***** ENTRIES SHOWN

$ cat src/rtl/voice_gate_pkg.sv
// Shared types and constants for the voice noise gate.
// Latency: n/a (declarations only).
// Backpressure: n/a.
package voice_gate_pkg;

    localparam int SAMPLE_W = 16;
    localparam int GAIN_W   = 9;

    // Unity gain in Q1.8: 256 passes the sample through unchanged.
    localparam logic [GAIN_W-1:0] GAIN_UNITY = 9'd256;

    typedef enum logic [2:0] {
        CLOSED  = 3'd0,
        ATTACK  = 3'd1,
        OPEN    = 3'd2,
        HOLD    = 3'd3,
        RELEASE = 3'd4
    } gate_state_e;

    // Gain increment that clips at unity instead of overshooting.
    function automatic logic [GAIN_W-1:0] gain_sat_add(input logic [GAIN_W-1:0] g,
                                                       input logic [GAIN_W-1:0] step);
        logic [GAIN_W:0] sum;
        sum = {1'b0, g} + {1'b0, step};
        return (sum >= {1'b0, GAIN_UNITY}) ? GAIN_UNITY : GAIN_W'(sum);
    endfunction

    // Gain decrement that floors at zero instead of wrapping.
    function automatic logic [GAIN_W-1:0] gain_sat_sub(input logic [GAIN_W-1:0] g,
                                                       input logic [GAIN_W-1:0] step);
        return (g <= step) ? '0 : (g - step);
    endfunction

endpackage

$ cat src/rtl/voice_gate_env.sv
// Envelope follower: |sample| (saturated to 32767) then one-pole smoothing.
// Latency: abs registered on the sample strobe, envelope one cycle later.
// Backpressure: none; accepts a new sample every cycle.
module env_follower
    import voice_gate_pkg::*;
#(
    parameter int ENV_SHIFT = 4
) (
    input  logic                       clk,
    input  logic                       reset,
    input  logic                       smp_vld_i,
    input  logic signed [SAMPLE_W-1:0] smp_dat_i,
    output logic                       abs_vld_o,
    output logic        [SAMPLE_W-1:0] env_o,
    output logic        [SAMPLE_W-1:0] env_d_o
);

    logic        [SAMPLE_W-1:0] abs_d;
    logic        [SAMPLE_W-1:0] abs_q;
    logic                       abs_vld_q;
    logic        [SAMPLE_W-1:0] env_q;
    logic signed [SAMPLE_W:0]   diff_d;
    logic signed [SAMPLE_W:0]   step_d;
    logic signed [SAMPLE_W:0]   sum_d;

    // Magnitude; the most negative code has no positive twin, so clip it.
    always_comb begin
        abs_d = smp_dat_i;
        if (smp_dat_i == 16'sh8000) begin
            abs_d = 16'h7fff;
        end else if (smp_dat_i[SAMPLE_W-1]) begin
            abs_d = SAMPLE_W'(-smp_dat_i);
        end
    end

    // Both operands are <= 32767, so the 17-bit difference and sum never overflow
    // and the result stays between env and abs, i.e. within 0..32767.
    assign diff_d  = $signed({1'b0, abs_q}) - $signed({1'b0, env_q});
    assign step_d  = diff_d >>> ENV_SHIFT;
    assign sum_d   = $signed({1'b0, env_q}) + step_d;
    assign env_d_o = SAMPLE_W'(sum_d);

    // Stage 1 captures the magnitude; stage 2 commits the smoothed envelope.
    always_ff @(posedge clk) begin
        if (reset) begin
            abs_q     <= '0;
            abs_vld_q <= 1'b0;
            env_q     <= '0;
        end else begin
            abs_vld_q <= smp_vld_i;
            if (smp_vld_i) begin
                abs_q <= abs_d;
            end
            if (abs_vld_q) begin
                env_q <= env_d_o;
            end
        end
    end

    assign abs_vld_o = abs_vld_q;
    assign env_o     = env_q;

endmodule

**********
***** ENTRIES SHOWN

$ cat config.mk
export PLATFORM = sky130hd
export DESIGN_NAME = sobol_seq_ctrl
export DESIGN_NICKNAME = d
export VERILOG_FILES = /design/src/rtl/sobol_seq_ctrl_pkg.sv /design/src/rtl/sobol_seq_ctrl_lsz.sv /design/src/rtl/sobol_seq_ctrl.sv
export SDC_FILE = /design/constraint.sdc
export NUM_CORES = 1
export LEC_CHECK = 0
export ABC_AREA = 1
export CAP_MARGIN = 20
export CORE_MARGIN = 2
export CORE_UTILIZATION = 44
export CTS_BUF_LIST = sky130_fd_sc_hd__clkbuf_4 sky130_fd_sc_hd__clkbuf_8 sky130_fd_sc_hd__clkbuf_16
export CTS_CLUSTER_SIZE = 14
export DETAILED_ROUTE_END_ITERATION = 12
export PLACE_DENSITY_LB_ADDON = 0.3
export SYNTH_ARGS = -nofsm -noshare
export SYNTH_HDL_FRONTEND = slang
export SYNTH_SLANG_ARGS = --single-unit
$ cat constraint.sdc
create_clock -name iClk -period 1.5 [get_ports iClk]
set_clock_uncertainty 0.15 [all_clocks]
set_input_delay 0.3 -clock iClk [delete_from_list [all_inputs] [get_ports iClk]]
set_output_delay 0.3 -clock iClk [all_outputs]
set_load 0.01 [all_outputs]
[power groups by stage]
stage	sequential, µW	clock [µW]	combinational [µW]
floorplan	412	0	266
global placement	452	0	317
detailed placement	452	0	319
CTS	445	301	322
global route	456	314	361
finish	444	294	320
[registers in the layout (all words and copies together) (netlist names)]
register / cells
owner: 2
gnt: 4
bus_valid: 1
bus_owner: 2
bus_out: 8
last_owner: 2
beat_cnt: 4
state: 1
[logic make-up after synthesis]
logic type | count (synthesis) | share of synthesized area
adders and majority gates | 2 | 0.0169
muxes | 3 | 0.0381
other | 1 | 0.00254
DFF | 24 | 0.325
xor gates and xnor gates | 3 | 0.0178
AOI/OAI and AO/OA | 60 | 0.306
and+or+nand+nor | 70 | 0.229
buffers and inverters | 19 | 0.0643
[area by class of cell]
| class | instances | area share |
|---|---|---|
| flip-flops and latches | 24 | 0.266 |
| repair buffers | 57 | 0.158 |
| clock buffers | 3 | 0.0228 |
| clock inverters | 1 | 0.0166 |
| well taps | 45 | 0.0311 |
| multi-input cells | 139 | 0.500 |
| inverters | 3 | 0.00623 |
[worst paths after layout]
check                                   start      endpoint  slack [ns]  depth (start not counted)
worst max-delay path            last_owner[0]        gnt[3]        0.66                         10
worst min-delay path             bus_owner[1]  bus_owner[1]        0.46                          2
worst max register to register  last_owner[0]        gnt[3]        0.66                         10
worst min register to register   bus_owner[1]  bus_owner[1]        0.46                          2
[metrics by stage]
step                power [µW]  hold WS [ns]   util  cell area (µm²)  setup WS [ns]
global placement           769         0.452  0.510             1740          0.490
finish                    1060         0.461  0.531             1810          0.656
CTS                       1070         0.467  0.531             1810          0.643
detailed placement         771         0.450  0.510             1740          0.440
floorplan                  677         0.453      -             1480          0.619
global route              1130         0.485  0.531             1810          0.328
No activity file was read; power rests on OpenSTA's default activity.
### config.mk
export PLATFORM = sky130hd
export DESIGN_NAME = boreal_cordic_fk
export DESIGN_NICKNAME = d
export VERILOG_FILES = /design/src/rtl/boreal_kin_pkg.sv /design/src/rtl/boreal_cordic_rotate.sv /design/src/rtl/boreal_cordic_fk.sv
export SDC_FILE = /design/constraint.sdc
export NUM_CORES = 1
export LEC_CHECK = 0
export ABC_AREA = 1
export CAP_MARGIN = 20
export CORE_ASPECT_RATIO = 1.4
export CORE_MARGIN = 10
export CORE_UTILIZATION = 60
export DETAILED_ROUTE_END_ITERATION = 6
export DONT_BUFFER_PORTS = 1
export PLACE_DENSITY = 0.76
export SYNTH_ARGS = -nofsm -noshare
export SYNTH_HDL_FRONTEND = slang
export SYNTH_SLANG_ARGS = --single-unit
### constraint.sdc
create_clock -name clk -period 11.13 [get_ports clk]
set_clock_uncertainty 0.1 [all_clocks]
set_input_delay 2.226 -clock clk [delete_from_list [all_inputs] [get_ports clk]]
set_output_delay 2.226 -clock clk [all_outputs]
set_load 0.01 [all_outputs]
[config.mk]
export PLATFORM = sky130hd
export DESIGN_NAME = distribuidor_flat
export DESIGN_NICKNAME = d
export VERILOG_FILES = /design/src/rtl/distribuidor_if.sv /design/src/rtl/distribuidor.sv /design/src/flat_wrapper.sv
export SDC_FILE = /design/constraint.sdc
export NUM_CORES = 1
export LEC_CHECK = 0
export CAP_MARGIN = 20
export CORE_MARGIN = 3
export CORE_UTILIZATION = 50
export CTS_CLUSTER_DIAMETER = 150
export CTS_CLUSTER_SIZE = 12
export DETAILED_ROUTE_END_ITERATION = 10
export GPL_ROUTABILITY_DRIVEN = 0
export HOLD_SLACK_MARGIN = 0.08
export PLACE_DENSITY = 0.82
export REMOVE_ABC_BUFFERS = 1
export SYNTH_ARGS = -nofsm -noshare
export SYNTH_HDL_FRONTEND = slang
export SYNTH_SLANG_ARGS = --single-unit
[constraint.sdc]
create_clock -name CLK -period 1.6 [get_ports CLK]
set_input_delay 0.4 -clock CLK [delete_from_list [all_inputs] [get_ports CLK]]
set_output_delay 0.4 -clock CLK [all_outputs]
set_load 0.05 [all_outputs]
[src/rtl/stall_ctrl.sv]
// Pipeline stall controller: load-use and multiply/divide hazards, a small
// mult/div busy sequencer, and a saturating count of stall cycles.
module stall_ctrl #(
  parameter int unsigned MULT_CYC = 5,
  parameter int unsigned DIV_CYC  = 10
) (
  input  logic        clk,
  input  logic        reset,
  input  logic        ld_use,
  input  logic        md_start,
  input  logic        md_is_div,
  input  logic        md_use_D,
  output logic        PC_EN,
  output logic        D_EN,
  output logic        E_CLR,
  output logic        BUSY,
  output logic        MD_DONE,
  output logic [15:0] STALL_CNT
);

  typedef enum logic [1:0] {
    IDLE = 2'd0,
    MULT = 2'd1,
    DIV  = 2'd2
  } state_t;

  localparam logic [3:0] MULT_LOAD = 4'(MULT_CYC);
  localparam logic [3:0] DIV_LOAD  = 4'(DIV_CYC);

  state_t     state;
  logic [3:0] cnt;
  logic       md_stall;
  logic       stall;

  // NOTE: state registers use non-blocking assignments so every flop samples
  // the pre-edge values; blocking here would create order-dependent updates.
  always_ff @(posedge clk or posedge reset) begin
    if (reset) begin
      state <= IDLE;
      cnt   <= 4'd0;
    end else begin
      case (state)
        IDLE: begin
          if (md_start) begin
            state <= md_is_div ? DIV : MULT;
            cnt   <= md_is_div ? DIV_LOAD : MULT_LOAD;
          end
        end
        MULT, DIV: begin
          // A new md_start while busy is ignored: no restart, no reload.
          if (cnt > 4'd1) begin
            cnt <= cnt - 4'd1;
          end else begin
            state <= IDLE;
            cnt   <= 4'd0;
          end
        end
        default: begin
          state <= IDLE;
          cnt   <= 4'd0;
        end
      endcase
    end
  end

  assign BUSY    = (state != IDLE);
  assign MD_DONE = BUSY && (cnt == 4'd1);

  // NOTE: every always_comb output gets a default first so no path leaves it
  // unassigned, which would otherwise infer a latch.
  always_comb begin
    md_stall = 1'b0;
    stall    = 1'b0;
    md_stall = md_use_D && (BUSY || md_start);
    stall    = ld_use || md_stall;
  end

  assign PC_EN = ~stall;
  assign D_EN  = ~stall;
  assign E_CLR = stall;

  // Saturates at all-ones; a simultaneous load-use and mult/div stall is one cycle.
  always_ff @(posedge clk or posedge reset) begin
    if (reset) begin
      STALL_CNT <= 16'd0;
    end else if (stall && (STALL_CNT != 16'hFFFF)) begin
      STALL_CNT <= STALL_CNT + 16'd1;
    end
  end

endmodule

**********

* **WORK TASK**
Could you write out, exactly as they stand, only the lines above that begin at the line with "bus_valid: 1" and stop after the line with "139 | 0.500 |"?

* **TASK ANSWER**
bus_valid: 1
bus_owner: 2
bus_out: 8
last_owner: 2
beat_cnt: 4
state: 1
[logic make-up after synthesis]
logic type | count (synthesis) | share of synthesized area
adders and majority gates | 2 | 0.0169
muxes | 3 | 0.0381
other | 1 | 0.00254
DFF | 24 | 0.325
xor gates and xnor gates | 3 | 0.0178
AOI/OAI and AO/OA | 60 | 0.306
and+or+nand+nor | 70 | 0.229
buffers and inverters | 19 | 0.0643
[area by class of cell]
| class | instances | area share |
|---|---|---|
| flip-flops and latches | 24 | 0.266 |
| repair buffers | 57 | 0.158 |
| clock buffers | 3 | 0.0228 |
| clock inverters | 1 | 0.0166 |
| well taps | 45 | 0.0311 |
| multi-input cells | 139 | 0.500 |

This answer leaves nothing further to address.